### DATASET CONTENT
- Opening Delimiter -

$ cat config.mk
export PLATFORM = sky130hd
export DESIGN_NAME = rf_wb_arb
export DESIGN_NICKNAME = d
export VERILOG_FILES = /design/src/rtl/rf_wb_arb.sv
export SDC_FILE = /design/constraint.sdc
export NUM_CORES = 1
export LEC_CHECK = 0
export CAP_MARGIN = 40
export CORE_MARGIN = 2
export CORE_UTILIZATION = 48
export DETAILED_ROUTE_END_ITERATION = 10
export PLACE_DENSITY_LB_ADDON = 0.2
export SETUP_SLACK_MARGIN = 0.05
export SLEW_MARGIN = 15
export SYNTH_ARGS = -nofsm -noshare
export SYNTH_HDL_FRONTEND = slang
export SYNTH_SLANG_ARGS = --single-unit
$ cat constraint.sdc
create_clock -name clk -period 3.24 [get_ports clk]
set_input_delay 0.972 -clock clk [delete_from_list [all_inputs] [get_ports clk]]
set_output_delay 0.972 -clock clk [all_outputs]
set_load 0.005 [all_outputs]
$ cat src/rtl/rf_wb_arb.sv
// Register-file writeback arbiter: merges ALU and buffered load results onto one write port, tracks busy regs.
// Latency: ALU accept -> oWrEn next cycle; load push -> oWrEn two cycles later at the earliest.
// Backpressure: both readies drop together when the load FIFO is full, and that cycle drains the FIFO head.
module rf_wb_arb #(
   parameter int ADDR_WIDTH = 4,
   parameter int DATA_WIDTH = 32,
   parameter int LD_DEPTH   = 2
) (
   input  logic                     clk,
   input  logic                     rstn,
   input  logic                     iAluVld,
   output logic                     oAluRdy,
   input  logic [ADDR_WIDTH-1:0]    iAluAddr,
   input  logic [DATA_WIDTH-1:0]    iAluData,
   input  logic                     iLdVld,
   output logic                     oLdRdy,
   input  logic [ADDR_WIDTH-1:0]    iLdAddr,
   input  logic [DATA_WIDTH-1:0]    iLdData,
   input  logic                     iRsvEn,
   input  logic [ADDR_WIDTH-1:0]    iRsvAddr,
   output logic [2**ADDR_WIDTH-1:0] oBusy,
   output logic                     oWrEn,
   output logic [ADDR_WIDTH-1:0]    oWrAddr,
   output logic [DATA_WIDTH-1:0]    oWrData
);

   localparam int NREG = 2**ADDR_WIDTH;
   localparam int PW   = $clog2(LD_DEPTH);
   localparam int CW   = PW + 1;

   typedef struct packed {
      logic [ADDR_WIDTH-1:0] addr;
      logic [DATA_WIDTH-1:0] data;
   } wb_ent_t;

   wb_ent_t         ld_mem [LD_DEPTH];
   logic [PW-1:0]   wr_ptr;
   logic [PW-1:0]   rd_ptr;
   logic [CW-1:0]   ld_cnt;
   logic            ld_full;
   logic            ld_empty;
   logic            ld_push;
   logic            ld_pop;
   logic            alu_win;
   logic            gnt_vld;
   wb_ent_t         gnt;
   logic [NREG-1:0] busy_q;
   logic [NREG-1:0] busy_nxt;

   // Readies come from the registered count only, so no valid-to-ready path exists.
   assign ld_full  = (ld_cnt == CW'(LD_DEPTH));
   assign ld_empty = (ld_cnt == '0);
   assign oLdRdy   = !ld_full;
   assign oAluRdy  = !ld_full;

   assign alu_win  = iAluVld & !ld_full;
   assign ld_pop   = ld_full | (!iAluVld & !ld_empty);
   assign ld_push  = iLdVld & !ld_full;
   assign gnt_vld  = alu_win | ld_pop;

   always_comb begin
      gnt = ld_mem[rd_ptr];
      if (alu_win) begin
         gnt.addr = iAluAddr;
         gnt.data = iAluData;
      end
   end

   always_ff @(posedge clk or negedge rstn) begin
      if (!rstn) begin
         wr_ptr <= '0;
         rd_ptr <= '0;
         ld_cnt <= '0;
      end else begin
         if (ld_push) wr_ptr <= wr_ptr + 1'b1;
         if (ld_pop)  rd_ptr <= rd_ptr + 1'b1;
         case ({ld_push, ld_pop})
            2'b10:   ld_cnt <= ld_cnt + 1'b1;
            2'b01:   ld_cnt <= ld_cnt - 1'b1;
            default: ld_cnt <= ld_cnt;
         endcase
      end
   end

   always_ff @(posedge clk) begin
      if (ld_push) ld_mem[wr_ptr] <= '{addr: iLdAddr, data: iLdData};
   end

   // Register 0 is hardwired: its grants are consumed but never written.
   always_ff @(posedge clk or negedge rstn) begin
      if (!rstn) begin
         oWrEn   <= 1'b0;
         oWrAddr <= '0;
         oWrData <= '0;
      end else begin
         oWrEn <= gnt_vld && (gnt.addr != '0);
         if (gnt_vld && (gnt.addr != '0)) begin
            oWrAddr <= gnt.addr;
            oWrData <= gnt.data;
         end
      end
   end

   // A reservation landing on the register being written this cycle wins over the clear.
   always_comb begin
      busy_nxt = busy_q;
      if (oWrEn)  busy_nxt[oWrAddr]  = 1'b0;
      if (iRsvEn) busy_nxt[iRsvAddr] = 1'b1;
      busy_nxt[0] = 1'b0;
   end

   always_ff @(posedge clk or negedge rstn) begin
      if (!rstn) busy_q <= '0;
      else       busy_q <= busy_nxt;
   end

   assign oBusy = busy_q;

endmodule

- Closing Delimiter -

### INSTRUCTIONS TO FOLLOW
Starting at the first line and ending at the last, retype the entries above.

### ANSWER TO THIS EXERCISE
$ cat config.mk
export PLATFORM = sky130hd
export DESIGN_NAME = rf_wb_arb
export DESIGN_NICKNAME = d
export VERILOG_FILES = /design/src/rtl/rf_wb_arb.sv
export SDC_FILE = /design/constraint.sdc
export NUM_CORES = 1
export LEC_CHECK = 0
export CAP_MARGIN = 40
export CORE_MARGIN = 2
export CORE_UTILIZATION = 48
export DETAILED_ROUTE_END_ITERATION = 10
export PLACE_DENSITY_LB_ADDON = 0.2
export SETUP_SLACK_MARGIN = 0.05
export SLEW_MARGIN = 15
export SYNTH_ARGS = -nofsm -noshare
export SYNTH_HDL_FRONTEND = slang
export SYNTH_SLANG_ARGS = --single-unit
$ cat constraint.sdc
create_clock -name clk -period 3.24 [get_ports clk]
set_input_delay 0.972 -clock clk [delete_from_list [all_inputs] [get_ports clk]]
set_output_delay 0.972 -clock clk [all_outputs]
set_load 0.005 [all_outputs]
$ cat src/rtl/rf_wb_arb.sv
// Register-file writeback arbiter: merges ALU and buffered load results onto one write port, tracks busy regs.
// Latency: ALU accept -> oWrEn next cycle; load push -> oWrEn two cycles later at the earliest.
// Backpressure: both readies drop together when the load FIFO is full, and that cycle drains the FIFO head.
module rf_wb_arb #(
   parameter int ADDR_WIDTH = 4,
   parameter int DATA_WIDTH = 32,
   parameter int LD_DEPTH   = 2
) (
   input  logic                     clk,
   input  logic                     rstn,
   input  logic                     iAluVld,
   output logic                     oAluRdy,
   input  logic [ADDR_WIDTH-1:0]    iAluAddr,
   input  logic [DATA_WIDTH-1:0]    iAluData,
   input  logic                     iLdVld,
   output logic                     oLdRdy,
   input  logic [ADDR_WIDTH-1:0]    iLdAddr,
   input  logic [DATA_WIDTH-1:0]    iLdData,
   input  logic                     iRsvEn,
   input  logic [ADDR_WIDTH-1:0]    iRsvAddr,
   output logic [2**ADDR_WIDTH-1:0] oBusy,
   output logic                     oWrEn,
   output logic [ADDR_WIDTH-1:0]    oWrAddr,
   output logic [DATA_WIDTH-1:0]    oWrData
);

   localparam int NREG = 2**ADDR_WIDTH;
   localparam int PW   = $clog2(LD_DEPTH);
   localparam int CW   = PW + 1;

   typedef struct packed {
      logic [ADDR_WIDTH-1:0] addr;
      logic [DATA_WIDTH-1:0] data;
   } wb_ent_t;

   wb_ent_t         ld_mem [LD_DEPTH];
   logic [PW-1:0]   wr_ptr;
   logic [PW-1:0]   rd_ptr;
   logic [CW-1:0]   ld_cnt;
   logic            ld_full;
   logic            ld_empty;
   logic            ld_push;
   logic            ld_pop;
   logic            alu_win;
   logic            gnt_vld;
   wb_ent_t         gnt;
   logic [NREG-1:0] busy_q;
   logic [NREG-1:0] busy_nxt;

   // Readies come from the registered count only, so no valid-to-ready path exists.
   assign ld_full  = (ld_cnt == CW'(LD_DEPTH));
   assign ld_empty = (ld_cnt == '0);
   assign oLdRdy   = !ld_full;
   assign oAluRdy  = !ld_full;

   assign alu_win  = iAluVld & !ld_full;
   assign ld_pop   = ld_full | (!iAluVld & !ld_empty);
   assign ld_push  = iLdVld & !ld_full;
   assign gnt_vld  = alu_win | ld_pop;

   always_comb begin
      gnt = ld_mem[rd_ptr];
      if (alu_win) begin
         gnt.addr = iAluAddr;
         gnt.data = iAluData;
      end
   end

   always_ff @(posedge clk or negedge rstn) begin
      if (!rstn) begin
         wr_ptr <= '0;
         rd_ptr <= '0;
         ld_cnt <= '0;
      end else begin
         if (ld_push) wr_ptr <= wr_ptr + 1'b1;
         if (ld_pop)  rd_ptr <= rd_ptr + 1'b1;
         case ({ld_push, ld_pop})
            2'b10:   ld_cnt <= ld_cnt + 1'b1;
            2'b01:   ld_cnt <= ld_cnt - 1'b1;
            default: ld_cnt <= ld_cnt;
         endcase
      end
   end

   always_ff @(posedge clk) begin
      if (ld_push) ld_mem[wr_ptr] <= '{addr: iLdAddr, data: iLdData};
   end

   // Register 0 is hardwired: its grants are consumed but never written.
   always_ff @(posedge clk or negedge rstn) begin
      if (!rstn) begin
         oWrEn   <= 1'b0;
         oWrAddr <= '0;
         oWrData <= '0;
      end else begin
         oWrEn <= gnt_vld && (gnt.addr != '0);
         if (gnt_vld && (gnt.addr != '0)) begin
            oWrAddr <= gnt.addr;
            oWrData <= gnt.data;
         end
      end
   end

   // A reservation landing on the register being written this cycle wins over the clear.
   always_comb begin
      busy_nxt = busy_q;
      if (oWrEn)  busy_nxt[oWrAddr]  = 1'b0;
      if (iRsvEn) busy_nxt[iRsvAddr] = 1'b1;
      busy_nxt[0] = 1'b0;
   end

   always_ff @(posedge clk or negedge rstn) begin
      if (!rstn) busy_q <= '0;
      else       busy_q <= busy_nxt;
   end

   assign oBusy = busy_q;

endmodule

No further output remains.